## Work item
Search the material for lines containing the word "registers", and copy each one.
━━━━━ Extracted material
`src/rtl/cfu_act_fifo_pkg.sv`:
```
// Shared opcodes, response codes and status-word layout for the activation FIFO.
package cfu_act_pkg;

   localparam logic [6:0]  OP_PUSH        = 7'd1;
   localparam logic [6:0]  OP_CLEAR       = 7'd2;
   localparam logic [6:0]  OP_STATUS      = 7'd3;

   localparam logic [31:0] RSP_OK         = 32'd0;
   localparam logic [31:0] RSP_FULL       = 32'd1;
   localparam logic [31:0] RSP_BADOP      = 32'hFFFF_FFFF;

   localparam int unsigned STATUS_OVF_BIT = 31;

   // Status word: overflow flag in the top bit, occupancy in the low half.
   function automatic logic [31:0] status_word(input logic ovf, input logic [15:0] cnt);
      logic [31:0] w;
      w                 = '0;
      w[STATUS_OVF_BIT] = ovf;
      w[15:0]           = cnt;
      return w;
   endfunction

endpackage

```
`src/rtl/cfu_act_fifo_core.sv`:
```
// Circular storage with read/write pointers and occupancy count.
// Read data is first-word fall-through from the head entry.
module sync_fifo_core
   import cfu_act_pkg::*;
#(
   parameter int unsigned DEPTH = 16,
   parameter int unsigned WIDTH = 32,
   parameter int unsigned CW    = $clog2(DEPTH + 1)
) (
   input  logic             clk,
   input  logic             reset,
   input  logic             push,
   input  logic             pop,
   input  logic             clear,
   input  logic [WIDTH-1:0] din,
   output logic [WIDTH-1:0] dout,
   output logic [CW-1:0]    count,
   output logic             full,
   output logic             empty
);

   localparam int unsigned PW = $clog2(DEPTH);

   logic [WIDTH-1:0] mem_q [DEPTH];
   logic [PW-1:0]    wr_ptr_q, wr_ptr_d;
   logic [PW-1:0]    rd_ptr_q, rd_ptr_d;
   logic [CW-1:0]    count_q, count_d;
   logic             wr_en;
   logic             rd_en;

   assign full  = (count_q == CW'(DEPTH));
   assign empty = (count_q == '0);
   assign wr_en = push & ~full;
   assign rd_en = pop & ~empty;
   assign dout  = mem_q[rd_ptr_q];
   assign count = count_q;

   // Pointer/count update; clear wins after any same-cycle pop has been served.
   always_comb begin
      wr_ptr_d = wr_ptr_q;
      rd_ptr_d = rd_ptr_q;
      count_d  = count_q;
      if (clear) begin
         wr_ptr_d = '0;
         rd_ptr_d = '0;
         count_d  = '0;
      end else begin
         if (wr_en) wr_ptr_d = wr_ptr_q + PW'(1);
         if (rd_en) rd_ptr_d = rd_ptr_q + PW'(1);
         count_d = count_q + CW'(wr_en) - CW'(rd_en);
      end
   end

   // Pointer and count registers.
   always_ff @(posedge clk) begin
      if (reset) begin
         wr_ptr_q <= '0;
         rd_ptr_q <= '0;
         count_q  <= '0;
      end else begin
         wr_ptr_q <= wr_ptr_d;
         rd_ptr_q <= rd_ptr_d;
         count_q  <= count_d;
      end
   end

   // Storage write; contents need no reset since count gates visibility.
   always_ff @(posedge clk) begin
      if (wr_en && !clear) mem_q[wr_ptr_q] <= din;
   end

endmodule

```
`src/rtl/cfu_act_fifo.sv`:
```
// CFU-facing activation FIFO: command decode, registered response,
// sticky overflow flag, and a valid/ready stream toward conv1d.
module cfu_act_fifo
   import cfu_act_pkg::*;
#(
   parameter int unsigned DEPTH = 16,
   parameter int unsigned WIDTH = 32,
   parameter int unsigned CW    = $clog2(DEPTH + 1)
) (
   input  logic             clk,
   input  logic             reset,
   input  logic             cmd_valid,
   output logic             cmd_ready,
   input  logic [6:0]       cmd_funct7,
   input  logic [31:0]      cmd_in0,
   output logic             rsp_valid,
   input  logic             rsp_ready,
   output logic [31:0]      rsp_data,
   output logic             out_valid,
   input  logic             out_ready,
   output logic [WIDTH-1:0] out_data,
   output logic [CW-1:0]    count
);

   logic        rsp_valid_q, rsp_valid_d;
   logic [31:0] rsp_data_q, rsp_data_d;
   logic        ovf_q, ovf_d;
   logic        cmd_fire;
   logic        fifo_push;
   logic        fifo_pop;
   logic        fifo_clear;
   logic        fifo_full;
   logic        fifo_empty;

   assign cmd_ready = ~rsp_valid_q;
   assign cmd_fire  = cmd_valid & cmd_ready;
   assign out_valid = ~fifo_empty;
   assign fifo_pop  = out_valid & out_ready;
   assign rsp_valid = rsp_valid_q;
   assign rsp_data  = rsp_data_q;

   sync_fifo_core #(
      .DEPTH (DEPTH),
      .WIDTH (WIDTH),
      .CW    (CW)
   ) u_core (
      .clk   (clk),
      .reset (reset),
      .push  (fifo_push),
      .pop   (fifo_pop),
      .clear (fifo_clear),
      .din   (WIDTH'(cmd_in0)),
      .dout  (out_data),
      .count (count),
      .full  (fifo_full),
      .empty (fifo_empty)
   );

   // Command decode and next response/overflow state.
   always_comb begin
      rsp_valid_d = rsp_valid_q;
      rsp_data_d  = rsp_data_q;
      ovf_d       = ovf_q;
      fifo_push   = 1'b0;
      fifo_clear  = 1'b0;
      if (rsp_valid_q && rsp_ready) rsp_valid_d = 1'b0;
      if (cmd_fire) begin
         rsp_valid_d = 1'b1;
         case (cmd_funct7)
            OP_PUSH: begin
               if (fifo_full) begin
                  ovf_d      = 1'b1;
                  rsp_data_d = RSP_FULL;
               end else begin
                  fifo_push  = 1'b1;
                  rsp_data_d = RSP_OK;
               end
            end
            OP_CLEAR: begin
               fifo_clear = 1'b1;
               ovf_d      = 1'b0;
               rsp_data_d = 32'(count) - 32'(fifo_pop);
            end
            OP_STATUS: rsp_data_d = status_word(ovf_q, 16'(count));
            default:   rsp_data_d = RSP_BADOP;
         endcase
      end
   end

   // Response and overflow registers.
   always_ff @(posedge clk) begin
      if (reset) begin
         rsp_valid_q <= 1'b0;
         rsp_data_q  <= '0;
         ovf_q       <= 1'b0;
      end else begin
         rsp_valid_q <= rsp_valid_d;
         rsp_data_q  <= rsp_data_d;
         ovf_q       <= ovf_d;
      end
   end

endmodule

```
`config.mk`:
```
export PLATFORM = sky130hd
export DESIGN_NAME = cfu_act_fifo
export DESIGN_NICKNAME = d
export VERILOG_FILES = /design/src/rtl/cfu_act_fifo_pkg.sv /design/src/rtl/cfu_act_fifo_core.sv /design/src/rtl/cfu_act_fifo.sv
export SDC_FILE = /design/constraint.sdc
export NUM_CORES = 1
export LEC_CHECK = 0
export ABC_AREA = 1
export CAP_MARGIN = 10
export CORE_MARGIN = 4
export CORE_UTILIZATION = 55
export CTS_CLUSTER_SIZE = 28
export DETAILED_ROUTE_END_ITERATION = 8
export PLACE_DENSITY_LB_ADDON = 0.15
export REMOVE_ABC_BUFFERS = 1
export SYNTH_ARGS = -nofsm -noshare
export SYNTH_HDL_FRONTEND = slang
export SYNTH_HIERARCHICAL = 1
export SYNTH_SLANG_ARGS = --single-unit
export TNS_END_PERCENT = 20
```
`constraint.sdc`:
```
create_clock -name clk -period 7.2 [get_ports clk]
set_input_delay 1.44 -clock clk [delete_from_list [all_inputs] [get_ports clk]]
set_output_delay 1.44 -clock clk [all_outputs]
set_load 0.01 [all_outputs]
```
==> results of run 1 <==
## state kept, by name (all words and copies together), names as in the netlist, named ones only
signal	cells
ovf_q	1
rsp_valid	1
u_core/rd_ptr_q	4
u_core/mem_q	512
u_core/wr_ptr_q	4
u_core/count	5
rsp_data	7
## path summary, 6_finish.rpt
path	cells after the start	from	slack, ps	end
setup / recovery	9	flip-flop	1660	out_data[24]
hold / removal	2	u_core/rd_ptr_q[2]	520	flip-flop
setup reg to reg	10	u_core/count[2]	3600	u_core/mem_q[2][28]
hold reg to reg	2	u_core/rd_ptr_q[2]	520	flip-flop
## power groups by stage
stage | registers, W | clock network, W | logic (W)
4_1_cts | 0.00354 | 0.00285 | 0.00223
2_1_floorplan | 0.00373 | 0 | 0.00136
3_3_place_gp | 0.00361 | 0 | 0.00219
3_5_place_dp | 0.00361 | 0 | 0.00222
6_report | 0.00354 | 0.00280 | 0.00223
5_1_grt | 0.00355 | 0.00300 | 0.00249
## placed cells by master, fill, tap and decap left out, drive strengths merged, types with 5 or more instances in the layout
cell type,Yosys,routed
nand2,711,711
edfxtp,512,512
inv,430,432
nand3,406,406
clkdlybuf4s50,0,115
clkbuf,14,72
nor2,62,62
dfxtp,26,26
clkinv,0,23
buf,116,21
ha,14,14
o21ai,12,12
bufinv,0,6
a21oi,5,5
## worst min-delay path: stages (launching register included)
cell     delay [ps]
dfxtp_1         330
nand2_1          70
a21oi_1          70
## per-stage QoR
| step | setup WS [ps] | instance area [um^2] | total power, W | hold WS, ps | std cells |
|---|---|---|---|---|---|
| finish | 1660 | 26800 | 0.00858 | 524 | 3011 |
| global placement | 2260 | 25100 | 0.00580 | 499 | 2908 |
| floorplan | -2000 | 22900 | 0.00509 | 475 | 2195 |
| detailed placement | 2260 | 25100 | 0.00583 | 512 | 2908 |
| CTS | 1640 | 26800 | 0.00863 | 523 | 3011 |
| global route | 1350 | 26800 | 0.00904 | 547 | 3011 |
## final cells by class
cell class,instances,area (um^2)
clock buffers,72,1460
clock inverters,31,307
fillers,3348,15500
inverters,430,1620
multi-input cells,1227,5510
flip-flops and latches,538,15900
well taps,577,722
repair buffers,136,1310
## kinds of logic after synthesis
group	count (synthesis)	share of synthesized area (%)
xor+xnor	4	0.147
fa+ha+maj	15	0.820
compound gates	22	0.563
flops	538	66.8
buf+inv	560	10.5
simple gates	1186	21.1
## metal layers
layer	wire length [um]	vias to the layer above
met5	0	-
met4	1310	0
met3	3580	91
met2	27100	606
met1	23600	7758
li1	-	7587
**config.mk**
```make
export PLATFORM = sky130hd
export DESIGN_NAME = ppg_led_sequencer
export DESIGN_NICKNAME = d
export VERILOG_FILES = /design/src/rtl/ppg_led_sequencer.sv
export SDC_FILE = /design/constraint.sdc
export NUM_CORES = 1
export LEC_CHECK = 0
export BUFFER_PORTS_ARGS = -buffer_cell sky130_fd_sc_hd__clkbuf_2
export CORE_MARGIN = 1.5
export CORE_UTILIZATION = 41
export DETAILED_ROUTE_END_ITERATION = 8
export SLEW_MARGIN = 10
export SYNTH_ARGS = -nofsm -noshare
export SYNTH_HDL_FRONTEND = slang
export SYNTH_SLANG_ARGS = --single-unit
```
**constraint.sdc**
```tcl
create_clock -name i_clk -period 5.9 [get_ports i_clk]
set_input_delay 1.18 -clock i_clk [delete_from_list [all_inputs] [get_ports i_clk]]
set_output_delay 1.18 -clock i_clk [all_outputs]
set_load 0.02 [all_outputs]
```
`src/rtl/regfile_write_buffer.sv`:
```
// Posted-write buffer in front of the register file write port.
// Producers push {address, data}; entries drain in order, one per cycle,
// unless the write port is borrowed (inp_stall). The two read results are
// corrected for writes still sitting in the buffer.
module regfile_write_buffer #(
    parameter int W     = 16,
    parameter int DEPTH = 4,
    parameter int AW    = 4,
    localparam int PW   = $clog2(DEPTH),
    localparam int CW   = PW + 1
) (
    input  logic          clk,
    input  logic          reset,
    input  logic          inp_valid,
    output logic          out_ready,
    input  logic [AW-1:0] inp_write_address,
    input  logic [W-1:0]  inp_write_data,
    input  logic          inp_stall,
    output logic          out_write_enable,
    output logic [AW-1:0] out_write_address,
    output logic [W-1:0]  out_write_data,
    input  logic [AW-1:0] inp_read_address0,
    input  logic [AW-1:0] inp_read_address1,
    input  logic [W-1:0]  inp_rf_read_data0,
    input  logic [W-1:0]  inp_rf_read_data1,
    output logic [W-1:0]  out_read_data0,
    output logic [W-1:0]  out_read_data1,
    output logic [CW-1:0] out_count,
    output logic          out_empty,
    output logic          out_full
);

    // Entry storage is deliberately not reset; occupancy alone decides validity.
    logic [AW-1:0] addr_q [DEPTH];
    logic [W-1:0]  data_q [DEPTH];

    logic [PW-1:0] wr_ptr_q, wr_ptr_d;
    logic [PW-1:0] rd_ptr_q, rd_ptr_d;
    logic [CW-1:0] count_q,  count_d;

    logic push;
    logic pop;

    // Status and handshake derived from occupancy only.
    always_comb begin
        out_empty        = (count_q == '0);
        out_full         = (count_q == CW'(DEPTH));
        out_ready        = !out_full;
        out_count        = count_q;
        out_write_enable = !out_empty && !inp_stall;
        out_write_address = addr_q[rd_ptr_q];
        out_write_data    = data_q[rd_ptr_q];
        push             = inp_valid && out_ready;
        pop              = out_write_enable;
    end

    // Next-state for pointers and occupancy; pointers wrap modulo DEPTH.
    always_comb begin
        wr_ptr_d = wr_ptr_q;
        rd_ptr_d = rd_ptr_q;
        count_d  = count_q;
        if (push) begin
            wr_ptr_d = wr_ptr_q + PW'(1);
        end
        if (pop) begin
            rd_ptr_d = rd_ptr_q + PW'(1);
        end
        case ({push, pop})
            2'b10:   count_d = count_q + CW'(1);
            2'b01:   count_d = count_q - CW'(1);
            default: count_d = count_q;
        endcase
    end

    // Pointer and occupancy registers; reset discards all pending writes.
    always_ff @(posedge clk or posedge reset) begin
        if (reset) begin
            wr_ptr_q <= '0;
            rd_ptr_q <= '0;
            count_q  <= '0;
        end else begin
            wr_ptr_q <= wr_ptr_d;
            rd_ptr_q <= rd_ptr_d;
            count_q  <= count_d;
        end
    end

    // Capture the pushed write at the tail.
    always_ff @(posedge clk) begin
        if (push) begin
            addr_q[wr_ptr_q] <= inp_write_address;
            data_q[wr_ptr_q] <= inp_write_data;
        end
    end

    // Forwarding: walk from head (oldest) to tail (youngest) so the last
    // match wins. The head being drained this cycle is still a candidate;
    // a write pushed this cycle is not yet stored and so is not seen.
    always_comb begin
        logic [PW-1:0] idx;
        idx            = '0;
        out_read_data0 = inp_rf_read_data0;
        out_read_data1 = inp_rf_read_data1;
        for (int j = 0; j < DEPTH; j++) begin
            idx = rd_ptr_q + PW'(j);
            if (CW'(j) < count_q) begin
                if (addr_q[idx] == inp_read_address0) begin
                    out_read_data0 = data_q[idx];
                end
                if (addr_q[idx] == inp_read_address1) begin
                    out_read_data1 = data_q[idx];
                end
            end
        end
    end

endmodule

```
━━━━━━━━━━
## Result for this task
   // Pointer and count registers.
   // Response and overflow registers.
stage | registers, W | clock network, W | logic (W)
    // Pointer and occupancy registers; reset discards all pending writes.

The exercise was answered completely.